Since coming to college, I have learned extremely little about a bizarre range of oddly specific subjects. And it’s not strictly my fault. The Core—or now, Gen Ed—curriculum caters to our basest impulses. If you can get away with studying dinosaurs instead of taking a rigorous survey of new developments in science, why wouldn’t you? Who doesn’t love a good dinosaur? Besides, it only meets on Tuesdays and Thursdays, so it won’t conflict with all the rigorous drinking you have scheduled. And this problem isn’t just for science. To receive credit for Historical Study, I can take courses as broad as American Constitutional History from the Framing to the Present or as narrow as Frontiers of Europe: Ukraine Since 1500. I’m not saying that Ukraine isn’t deeply significant, but if I can graduate from college without knowing anything about the history of something that isn’t Ukraine, that seems like it’ll make me irritating at cocktail parties. Sure, they say those who don’t know history are doomed to repeat it. But as long as the part I’m repeating is the part where America prospers and makes strides in civil rights instead of the part with slavery and no flush toilets, this ought to be fine.

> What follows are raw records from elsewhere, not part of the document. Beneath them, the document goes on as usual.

$ cat src/rtl/usb_pkg.sv
// Shared USB definitions: buffer geometry and the common byte type.
package usb_pkg;

    localparam int unsigned BUFFER_DEPTH = 64;

    typedef logic [7:0] usb_byte_t;

endpackage

$ cat src/rtl/usb_buffer_ram.sv
// Byte storage for the USB data buffer: one synchronous write port, async read.
module usb_buffer_ram #(
    parameter int unsigned DEPTH  = 64,
    parameter int unsigned DATA_W = 8,
    localparam int unsigned AW    = $clog2(DEPTH)
) (
    input  logic              clk,
    input  logic              we,
    input  logic [AW-1:0]     waddr,
    input  logic [DATA_W-1:0] wdata,
    input  logic [AW-1:0]     raddr,
    output logic [DATA_W-1:0] rdata
);

    logic [DATA_W-1:0] mem [DEPTH];

    // Contents are don't-care after reset, so the array carries no reset.
    always_ff @(posedge clk) begin
        if (we) begin
            mem[waddr] <= wdata;
        end
    end

    assign rdata = mem[raddr];

endmodule

$ cat src/rtl/usb_data_buffer.sv
// Shared byte FIFO between usb_rx/host (RX payload) and host/TX encoder (TX payload).
module usb_data_buffer
    import usb_pkg::*;
#(
    parameter int unsigned DEPTH  = BUFFER_DEPTH,
    parameter int unsigned DATA_W = $bits(usb_byte_t),
    localparam int unsigned OCC_W = $clog2(DEPTH) + 1
) (
    input  logic              clk,
    input  logic              n_rst,
    input  logic              rx_store_packet_data,
    input  logic [DATA_W-1:0] rx_packet_data,
    input  logic              store_tx_data,
    input  logic [DATA_W-1:0] tx_data,
    input  logic              get_rx_data,
    output logic [DATA_W-1:0] rx_data,
    input  logic              get_tx_packet_data,
    output logic [DATA_W-1:0] tx_packet_data,
    input  logic              flush,
    output logic [OCC_W-1:0]  buffer_occupancy
);

    localparam int unsigned AW = $clog2(DEPTH);

    logic [AW-1:0]     wptr;
    logic [AW-1:0]     rptr;
    logic [OCC_W-1:0]  occ;
    logic [DATA_W-1:0] wr_data;
    logic [DATA_W-1:0] rd_data;
    logic              full;
    logic              empty;
    logic              push_ok;
    logic              pop_ok;
    logic              ram_we;

    // Full/empty come from the occupancy count only; rx wins both arbitrations.
    assign full    = (occ == OCC_W'(DEPTH));
    assign empty   = (occ == '0);
    assign push_ok = (rx_store_packet_data | store_tx_data) & ~full;
    assign pop_ok  = (get_rx_data | get_tx_packet_data) & ~empty;
    assign wr_data = rx_store_packet_data ? rx_packet_data : tx_data;
    assign ram_we  = push_ok & ~flush;

    usb_buffer_ram #(
        .DEPTH  (DEPTH),
        .DATA_W (DATA_W)
    ) u_ram (
        .clk   (clk),
        .we    (ram_we),
        .waddr (wptr),
        .wdata (wr_data),
        .raddr (rptr),
        .rdata (rd_data)
    );

    // Pointer, occupancy and output-register update; flush overrides everything.
    always_ff @(posedge clk or negedge n_rst) begin
        if (!n_rst) begin
            wptr           <= '0;
            rptr           <= '0;
            occ            <= '0;
            rx_data        <= '0;
            tx_packet_data <= '0;
        end else if (flush) begin
            wptr <= '0;
            rptr <= '0;
            occ  <= '0;
        end else begin
            if (push_ok) begin
                wptr <= wptr + AW'(1);
            end
            if (pop_ok) begin
                rptr <= rptr + AW'(1);
                if (get_rx_data) begin
                    rx_data <= rd_data;
                end else begin
                    tx_packet_data <= rd_data;
                end
            end
            case ({push_ok, pop_ok})
                2'b10:   occ <= occ + OCC_W'(1);
                2'b01:   occ <= occ - OCC_W'(1);
                default: occ <= occ;
            endcase
        end
    end

    assign buffer_occupancy = occ;

endmodule
$ cat config.mk
export PLATFORM = sky130hd
export DESIGN_NAME = usb_data_buffer
export DESIGN_NICKNAME = d
export VERILOG_FILES = /design/src/rtl/usb_pkg.sv /design/src/rtl/usb_buffer_ram.sv /design/src/rtl/usb_data_buffer.sv
export SDC_FILE = /design/constraint.sdc
export NUM_CORES = 1
export LEC_CHECK = 0
export BUFFER_PORTS_ARGS = -buffer_cell sky130_fd_sc_hd__buf_2
export CAP_MARGIN = 20
export CORE_AREA = 2 2 238 240
export DETAILED_ROUTE_END_ITERATION = 12
export DIE_AREA = 0 0 240 242
export PLACE_DENSITY = 0.52
export SLEW_MARGIN = 5
export SYNTH_ARGS = -nofsm -noshare
export SYNTH_HDL_FRONTEND = slang
export SYNTH_HIERARCHICAL = 1
export SYNTH_SLANG_ARGS = --single-unit
$ cat constraint.sdc
create_clock -name clk -period 9.1 [get_ports clk]
set_clock_uncertainty 0.05 [all_clocks]
set_input_delay 2.73 -clock clk [delete_from_list [all_inputs] [get_ports clk]]
set_output_delay 2.73 -clock clk [all_outputs]
set_load 0.01 [all_outputs]
After elaboration in Yosys (flattened, before gate mapping)
Memory sizes are Yosys's and may differ from the RTL's.
Index checks and enable logic that the tools add are counted.
{"block": "op_classes", "n_addsub": 4, "mul": 0, "div": 0, "n_lt_le_gt_ge": 0, "eq_ne": 3, "n_shift": 0, "n_mux": 9, "n_bitwise": 9, "n_reduce_logical": 6}
{"operator": "2-to-1 mux 6 bit", "count": 4}
{"operator": "one-hot mux 7 bit (2 select lines)", "count": 1}
{"operator": "adder 6 x 1 -> 6 bit (second input constant)", "count": 2}
{"operator": "2-to-1 mux 8 bit", "count": 1}
{"operator": "adder 7 x 1 -> 7 bit (second input constant)", "count": 1}
{"operator": "== test 7 bit (second input constant)", "count": 1}
{"operator": "logical NOT 7 bit", "count": 1}
{"operator": "2-to-1 mux 7 bit", "count": 1}
{"operator": "subtractor 7 x 1 -> 7 bit (second input constant)", "count": 1}
{"operator": "AND reduction 3 bit", "count": 2}
{"operator": "inverter 1 bit", "count": 4}
{"operator": "nonzero test 2 bit", "count": 2}
{"operator": "bitwise AND 1 bit", "count": 3}
{"operator": "nonzero test 3 bit", "count": 1}
{"operator": "== test 2 x 1 -> 1 bit (second input constant)", "count": 1}
{"operator": "== test 2 bit (second input constant)", "count": 1}
{"operator": "2-to-1 mux 1 bit", "count": 2}
{"operator": "bitwise OR 1 bit", "count": 2}
{"block": "totals", "ff_bits": 35, "latchBits": 0, "ramBits": 512, "romBits": 0, "inputBits": 23, "out_inout_bits": 23, "wordCells": 37, "n_memories": 1}
{"name": "u_ram.mem", "words": 64, "word_bits": 8, "rd": 1, "rd_ports_with_merged_regs": 0, "wr": 1, "line": "usb_buffer_ram.sv:15", "rtl": "logic [DATA_W-1:0] mem [DEPTH];"}

Depth between registers and ports, before layout
Gate-level depths: netlist of the first run.
{"block": "depth", "word_depth": 6, "mapped_depth": 13, "depth_no_buf": 11}

Modules after synthesis
Netlist of the first run, hierarchy kept.
{"module": "usb_buffer_ram", "n_inst": 1, "cells_each": 932, "area_per_inst_um2": 20006.7, "seq_area_each_um2": 15374.7}
{"module": "usb_data_buffer", "n_inst": 1, "cells_each": 179, "area_per_inst_um2": 1963.1, "seq_area_each_um2": 875.8}

Worst setup path before layout of the first run
Ideal clock, no wire load.
{"block": "synth_path", "path_kind": "in2reg", "start": "in get_tx_packet_data", "end": "reg occ[6] (netlist: buffer_occupancy[6])", "setup_time_ps": 99, "arrival_time_ps": 5105, "required_ps": 8951, "slack_ps": 3845, "stages": 12, "n_path_buf": 2, "cell_sequence": "or2_2 -> clkbuf_1 -> nand4_1 -> and2_1 -> buf_6 -> xnor2_1 -> ha_1 -> or4_2 -> nand3_1 -> nor2_2 -> a311o_1 -> a311oi_1"}
{"block": "synth_via", "elab_chain_len": 5, "elab_cells_between_ends": 7, "classes_between": "eq/ne (2); mux (2); bitwise (2); reduce/logical (1)"}
{"element": "start: declaration", "line": "usb_data_buffer.sv:17", "rtl": "input logic get_tx_packet_data,"}
{"element": "bitwise OR 1 bit (*)", "line": "usb_data_buffer.sv:40", "rtl": "assign pop_ok = (get_rx_data | get_tx_packet_data) & ~empty;"}
{"element": "bitwise AND 1 bit (*)", "line": "usb_data_buffer.sv:40"}
{"element": "== test 2 x 1 -> 1 bit / == test 2 bit (equally long branches)", "line": "usb_data_buffer.sv:80", "rtl": "case ({push_ok, pop_ok})"}
{"element": "one-hot mux 7 bit (2 select lines)", "line": "usb_data_buffer.sv:80"}
{"element": "2-to-1 mux 7 bit", "line": "usb_data_buffer.sv:64", "rtl": "end else if (flush) begin"}
{"element": "end signal: assignment", "line": "usb_data_buffer.sv:81", "rtl": "2'b10: occ <= occ + OCC_W'(1);"}
{"element": "end signal: assignment", "line": "usb_data_buffer.sv:82", "rtl": "2'b01: occ <= occ - OCC_W'(1);"}
{"element": "end: declaration", "line": "usb_data_buffer.sv:27", "rtl": "logic [OCC_W-1:0] occ;"}
Every way passes the cells marked *; elsewhere a longest branch is shown, timed or not.
A chain may end at the register's enable or synchronous reset.

Final worst setup path of the first run
{"block": "layout_path", "start": "in rx_store_packet_data", "end": "mem u_ram.mem[38][4], enable pin"}
{"block": "layout_via", "elab_chain_len": 5}
{"element": "start: declaration", "line": "usb_data_buffer.sv:11", "rtl": "input logic rx_store_packet_data,"}
{"element": "bitwise OR 1 bit", "line": "usb_data_buffer.sv:39", "rtl": "assign push_ok = (rx_store_packet_data | store_tx_data) & ~full;"}
{"element": "bitwise AND 1 bit", "line": "usb_data_buffer.sv:39"}
{"element": "bitwise AND 1 bit", "line": "usb_data_buffer.sv:42", "rtl": "assign ram_we = push_ok & ~flush;"}
{"element": "net ram_we", "line": "usb_data_buffer.sv:34", "rtl": "logic ram_we;"}
{"element": "2-to-1 mux 1 bit", "line": "usb_buffer_ram.sv:19", "rtl": "if (we) begin"}
{"element": "2-to-1 mux 1 bit (implied by the code)", "line": "usb_buffer_ram.sv:20", "rtl": "mem[waddr] <= wdata;"}
{"element": "end: declaration", "line": "usb_buffer_ram.sv:15"}
The timed path passes the listed nets, and every way through them passes these cells.

==> flow_metrics.py, run 1 <==
metrics = {
    "routing": {
        "ant_nets": 0,
        "drt_iter0_markers": 1034,
        "drc_errors": 0,
        "vias": 10870,
        "via_per_inst": 5.530,
        "drt-total-wl_mm": 52.18,
        "drt_pre_antenna_iters": 5,
        "wire_per_inst_um": 26.54,
    },
    "setup_path": {
        "crit_family": "simple AND/OR/NAND/NOR gates",
        "r2r_setup_slack_ns": 4.59,
        "critPathLaunchType": "input port",
        "critPathCaptureType": "flip-flop",
        "path_max_fanout": 10,
        "worst_ep_required_time_ns": 9.27,
        "crit_buf_inv": 1,
        "critical_path_class": "in -> reg",
        "cp-endpoint": "u_ram/mem[38][4]",
        "timing.rr.end": "rx_data[5]",
        "startpoint": "rx_store_packet_data",
        "r2r_cells": 6,
        "crit_path_max_incr_delay_ns": 0.77,
        "crit_chain": "buf_2 -> nor2_1 -> a31oi_1 -> nor2b_1 -> nor2b_1 -> nand3_1 -> nor2_1",
        "path_depth": 7,
        "rr_startpoint": "rptr[0]",
        "crit_slowest_cell": "nor2_1",
        "cp.arrival_ns": 6.12,
    },
    "yosys": {
        "yosysWarningCount": 6,
        "ys_seq_area_frac": 0.7397,
        "yosysTopAreaCell": "edfxtp_1",
        "netlist_instances": 1111,
        "ys_ff_latch": 547,
        "synth_edf_count": 512,
        "yosys-top-cells-count": "512 x edfxtp_1, 126 x mux4_2, 105 x nor2_1",
        "syn_area_mm2": 0.02197,
        "synthFlopType": "edfxtp_1",
        "synth.net_count": 1138,
        "synth_cell_types": 59,
        "synth.top_cell.area_share": 0.6998,
        "syn_area_per_cell_um2": 19.77,
        "ys_async_sr_fraction": 0.06399,
        "synthTopCellsByArea": "edfxtp_1 70%, mux4_2 13%, dfrtp_1 4.0%",
        "synth.most_common_cell": "edfxtp_1",
    },
    "sta": {
        "rsz0062_at_grt": "false",
        "min_period_over_period": 0.6539,
        "finalHoldViolations": 0,
        "max_slew.worst_pin.slew_ns": 1.176,
        "period_minus_slack_ns": 5.950,
        "setup_tns_ns": 0,
        "drv_slew": 0,
        "max_freq_mhz": 168.1,
        "slew_headroom": 0.2060,
        "setup_viol": 0,
    },
    "grt": {
        "grt_max_degree": 65,
        "grt_overflow": 0,
        "grt_pass1_wl_mm": 76.80,
        "grt_pass1_vias": 10910,
        "grtUsageTotal": 0.1826,
        "antenna_found_initial": 0,
    },
    "clock_network": {
        "hold_buffers": 0,
        "clockBufferDepth": 3,
        "postCtsSetupBuffers": 0,
        "cts_resized": 0,
        "cts-buffers-inserted": 55,
        "clkLatencyLatePin_ns": 0.60,
        "clock_sinks": 547,
        "cts_max_level": 2,
        "root_buffer": "clkbuf_16",
        "cts_tree": "built",
        "clk_pin_slew_ns": 0.06,
    },
    "floorplanning": {
        "die_h_um": 242,
        "core_area_mm2": 0.05573,
        "die_w_um": 240,
        "ios": 46,
        "die_area_mm2": 0.05808,
        "rows": 87,
        "start_util": 0.3942,
    },
    "power": {
        "leakage_nw": 7.606,
        "p_total_mw": 6.557,
        "powerDensity_mw_per_mm2": 265.7,
        "ir_drop_uv": 164.9,
    },
    "worst_hold_path": {
        "hp-class": "reg -> reg",
    },
    "placement": {
        "dp_hpwl_mm": 31.58,
        "place.port_buffers": 45,
        "place_area_mm2": 0.02286,
        "gp_congestion": 0.7857,
    },
    "cells_and_area": {
        "nNetsFinal": 1192,
        "final_area_mm2": 0.02467,
        "drive_gt1_frac": 0.2620,
        "syn_to_final_growth_pct": 12.31,
        "antenna_cells": 0,
    },
    "run_status": {
        "status": "finished clean",
    },
    "run": {
        "maxCapViolCount": 0,
    },
}
worst reg2reg max path, cell delays in order (launching register included):
cell and delay, ns:
dfrtp_4 0.85, buf_4 0.70, buf_4 0.66, mux4_2 0.62, a2111oi_0 0.84, o41ai_1 0.33, mux2_2 0.34
state kept, by name, summed over array words and instances, names as in the netlist:
name	cells
u_ram/mem	512
buffer_occupancy	7
wptr	6
tx_packet_data	8
rx_data	8
rptr	6
report_power, final:
part           internal [mW]  switching, mW  total (mW)
clock                   1.32          0.935        2.26
combinational          0.599          0.709        1.31
sequential              2.85          0.138        2.99
layout make-up:
class                   instances  area (µm²)
multi-input cells             500        5329
flip-flops and latches        547       16260
repair buffers                 58       320.3
clock buffers                  66        1439
well taps                     756       945.9
clock inverters                36       366.6
inverters                       3       11.26
fillers                      4784       31060
routing by layer:
layer  part of all wire  track usage
met3              0.059      0.03396
met1               0.45       0.2657
met5                  0            0
met4              0.022      0.04585
met2               0.47       0.2847
layout by cell type, fill, tap and decap left out, drive strengths merged, types with 10 or more instances in the layout:
cell,n
mux2,37
mux2i,27
nor3,10
buf,58
dfrtp,35
nand2,25
clkinv,23
nor2,106
o21ai,10
nor2b,17
mux4,126
nand3,20
edfxtp,512
clkbuf,66
how the worst min path moves through the flow:
stage          slack (ns)  cells past startpoint  startpoint         end
2_1_floorplan        0.47                      2     wptr[4]     wptr[4]
3_3_place_gp         0.43                      1  rx_data[6]  rx_data[6]
3_5_place_dp         0.44                      1  rx_data[0]  rx_data[0]
4_1_cts              0.45                      1  rx_data[1]  rx_data[1]
5_1_grt              0.47                      1  rx_data[1]  rx_data[1]
6_report             0.45                      1  rx_data[1]  rx_data[1]
cells by family (layout without fill, tap and decap cells):
family          after synthesis  after routing  share of synthesized area
mux                         190            190                     0.1604
flops                       547            547                     0.7397
buf+inv                      64            163                    0.01862
xor+xnor                     16             16                   0.006379
fa+ha+maj                     4              4                   0.002278
compound gates               78             78                    0.02717
simple gates                212            212                    0.04545
metrics by stage:
step / hold WS (ns) / utilization / worst slack, ns / cells
finish: 0.4499 / 0.4427 / 3.150 / 1966
global route: 0.4672 / 0.4427 / 2.982 / 1966
CTS: 0.4542 / 0.4426 / 3.156 / 1965
detailed placement: 0.4385 / 0.4102 / 2.524 / 1863
global placement: 0.4325 / 0.4101 / 2.661 / 1862
floorplan: 0.4737 / - / 3.845 / 1111
No activity file was read; power rests on OpenSTA's default activity.
==> run 2, diff against run 1 <==
clock period = 5.67 ns   (was 9.1 ns; I/O delays follow)
==> flow_metrics.py, run 2 (synthesized netlist as in run 1, its figures left out) <==
metrics = {
    "setup_path": {
        "critPathCaptureType": "flip-flop",
        "worst_ep_required_time_ns": 5.86,
        "critPathLaunchType": "input port",
        "critical_path_class": "in -> reg",
        "path_max_fanout": 10,
        "cp.arrival_ns": 4.42,
    },
    "worst_hold_path": {
        "hp-class": "reg -> reg",
    },
    "clock_network": {
        "root_buffer": "clkbuf_16",
        "clkLatencyLatePin_ns": 0.62,
        "clock_sinks": 547,
        "clockBufferDepth": 3,
        "hold_buffers": 0,
        "cts_resized": 0,
        "clk_pin_slew_ns": 0.06,
        "cts_max_level": 2,
        "cts_tree": "built",
        "postCtsSetupBuffers": 0,
        "cts-buffers-inserted": 56,
    },
    "power": {
        "ir_drop_uv": 251.4,
        "leakage_nw": 7.669,
        "powerDensity_mw_per_mm2": 421.8,
    },
    "floorplanning": {
        "die_area_mm2": 0.05808,
        "die_w_um": 240,
        "die_h_um": 242,
        "ios": 46,
        "start_util": 0.3942,
        "rows": 87,
        "core_area_mm2": 0.05573,
    },
    "cells_and_area": {
        "final_common_cell": "edfxtp_1",
        "drive_gt1_frac": 0.2681,
        "antenna_cells": 0,
        "regMostFlops": "u_ram/mem",
        "largest_reg_flops": 512,
        "syn_to_final_growth_pct": 12.67,
        "reg_top3": "u_ram/mem: 512 flops, rx_data: 8 flops, tx_packet_data: 8 flops",
        "fillerInstances": 4824,
        "final_cell_mix": "512 x edfxtp_1, 126 x mux4_2, 105 x nor2_1, 56 x clkbuf_16, 45 x buf_2",
        "final_area_mm2": 0.02475,
        "nNetsFinal": 1208,
    },
    "routing": {
        "drt_iter0_markers": 1050,
        "drc_errors": 0,
        "drt_pre_antenna_iters": 5,
        "via_per_inst": 5.542,
        "wire_per_inst_um": 26.94,
        "drt-total-wl_mm": 53.42,
        "vias": 10990,
        "ant_nets": 0,
    },
    "grt": {
        "grt_pass1_vias": 11130,
        "antenna_found_initial": 1,
        "grt_pass1_wl_mm": 78.07,
        "grtUsageTotal": 0.1864,
        "grt_overflow": 0,
        "grt_max_degree": 65,
    },
    "sta": {
        "slew_headroom": 0.2736,
        "max_freq_mhz": 236.4,
        "min_period_over_period": 0.7460,
        "rsz0062_at_grt": "false",
        "setup_tns_ns": 0,
        "drv_slew": 0,
        "period_minus_slack_ns": 4.230,
        "finalHoldViolations": 0,
        "max_slew.worst_pin.slew_ns": 1.080,
        "whs_ns": 0.4480,
        "setup_viol": 0,
    },
    "run_status": {
        "status": "finished clean",
    },
    "placement": {
        "gp_congestion": 0.8450,
        "dp_hpwl_mm": 33.36,
        "place_area_mm2": 0.02303,
        "place.port_buffers": 45,
    },
    "run": {
        "maxCapViolCount": 0,
    },
}
-- run 2: routing by layer --
layer / share of wire / GRT usage
met1: 0.44 / 0.2631
met2: 0.48 / 0.2963
met3: 0.058 / 0.03510
met4: 0.028 / 0.05316
met5: 0.00024 / 0
-- run 2: stage by stage --
stage | power [mW] | util | std cells | setup slack, ns
2_1_floorplan | 6.386 | - | 1111 | 1.444
3_3_place_gp | 7.071 | 0.4133 | 1879 | 0.9047
3_5_place_dp | 7.082 | 0.4133 | 1879 | 0.8194
4_1_cts | 10.56 | 0.4441 | 1983 | 1.490
5_1_grt | 10.86 | 0.4441 | 1983 | 1.258
6_report | 10.44 | 0.4441 | 1983 | 1.440
-- run 2: final cells by class --
| cell class | instances | area [µm²] | share of cell area |
|---|---|---|---|
| Clock buffer | 69 | 1450 | 0.05858 |
| Clock inverter | 35 | 269.0 | 0.01087 |
| Inverter | 3 | 11.26 | 0.0004549 |
| Multi-Input combinational cell | 500 | 5329 | 0.2153 |
| Sequential cell | 547 | 16260 | 0.6570 |
| Tap cell | 756 | 945.9 | 0.03821 |
| Timing Repair Buffer | 73 | 485.5 | 0.01961 |
-- run 2: worst paths after layout --
kind	start	endpoint	slack [ns]	cells after the start
worst max-delay path	rx_store_packet_data	u_ram/mem[42][1]	1.44	7
worst min-delay path	rx_data[2]	rx_data[2]	0.45	1
worst max register to register	rptr[0]	rx_data[3]	2.03	5
worst min register to register	rx_data[2]	rx_data[2]	0.45	1
max in group asynchronous	n_rst	rptr[0]	3.83	1
min in group asynchronous	n_rst	wptr[4]	1.13	1
-- run 2: power breakdown --
part / total [mW] / leakage, nW / internal, mW / switching (mW)
clock: 3.47 / 0.841 / 1.95 / 1.52
sequential: 4.83 / 5.04 / 4.58 / 0.252
combinational: 2.14 / 1.79 / 0.998 / 1.14
-- run 2: worst max-delay path: stages --
cell and delay (ns):
buf_2 0.27, nor2_1 0.17, a31oi_1 0.22, nor2b_1 0.45, nor2b_1 0.32, nand2_1 0.52
nor2_1 0.76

Whenever I suggest that I’ve gotten dumber since going to college, my friends nod sympathetically. Part of this is because of the apparently inevitable narrowing of interest that follows a decision to concentrate in one subject rather than another, to read Milton instead of Machiavelli. Part of this stems from the distribution requirements that allow us to graduate with smatterings of disconnected, specific bits of knowledge rather than any sort of larger picture. But it also stems from the way information itself has evolved. Since we were in high school, we’ve moved into a model where knowledge is increasingly stored “off-site.” Instead of memorizing trivia or reading books, we google things. If someone somewhere out there has the answers, and we can obtain them at the press of a button, why bother actually learning? We’re quickly turning into a generation of intellectual Blanche Duboises—depending on the kindness of strangers for everything from facts about plants to driving directions. But something gets lost in this process. Because we could hypothetically know everything, no one winds up knowing anything. And if the benevolent person out there who has the particular fact we want ceases to be benevolent—if Google censors its search results, or if, in the perpetual shouting match of the internet, the facts appear to conflict—it becomes impossible to sort out the rot from the not. Little knowledge is a dangerous thing.

Then again, Socrates said that the beginning of wisdom is the knowledge of your own ignorance. Maybe that’s what this is.

Alexandra A. Petri ’10 is an English concentrator in Eliot House. Her column appears on alternate Fridays.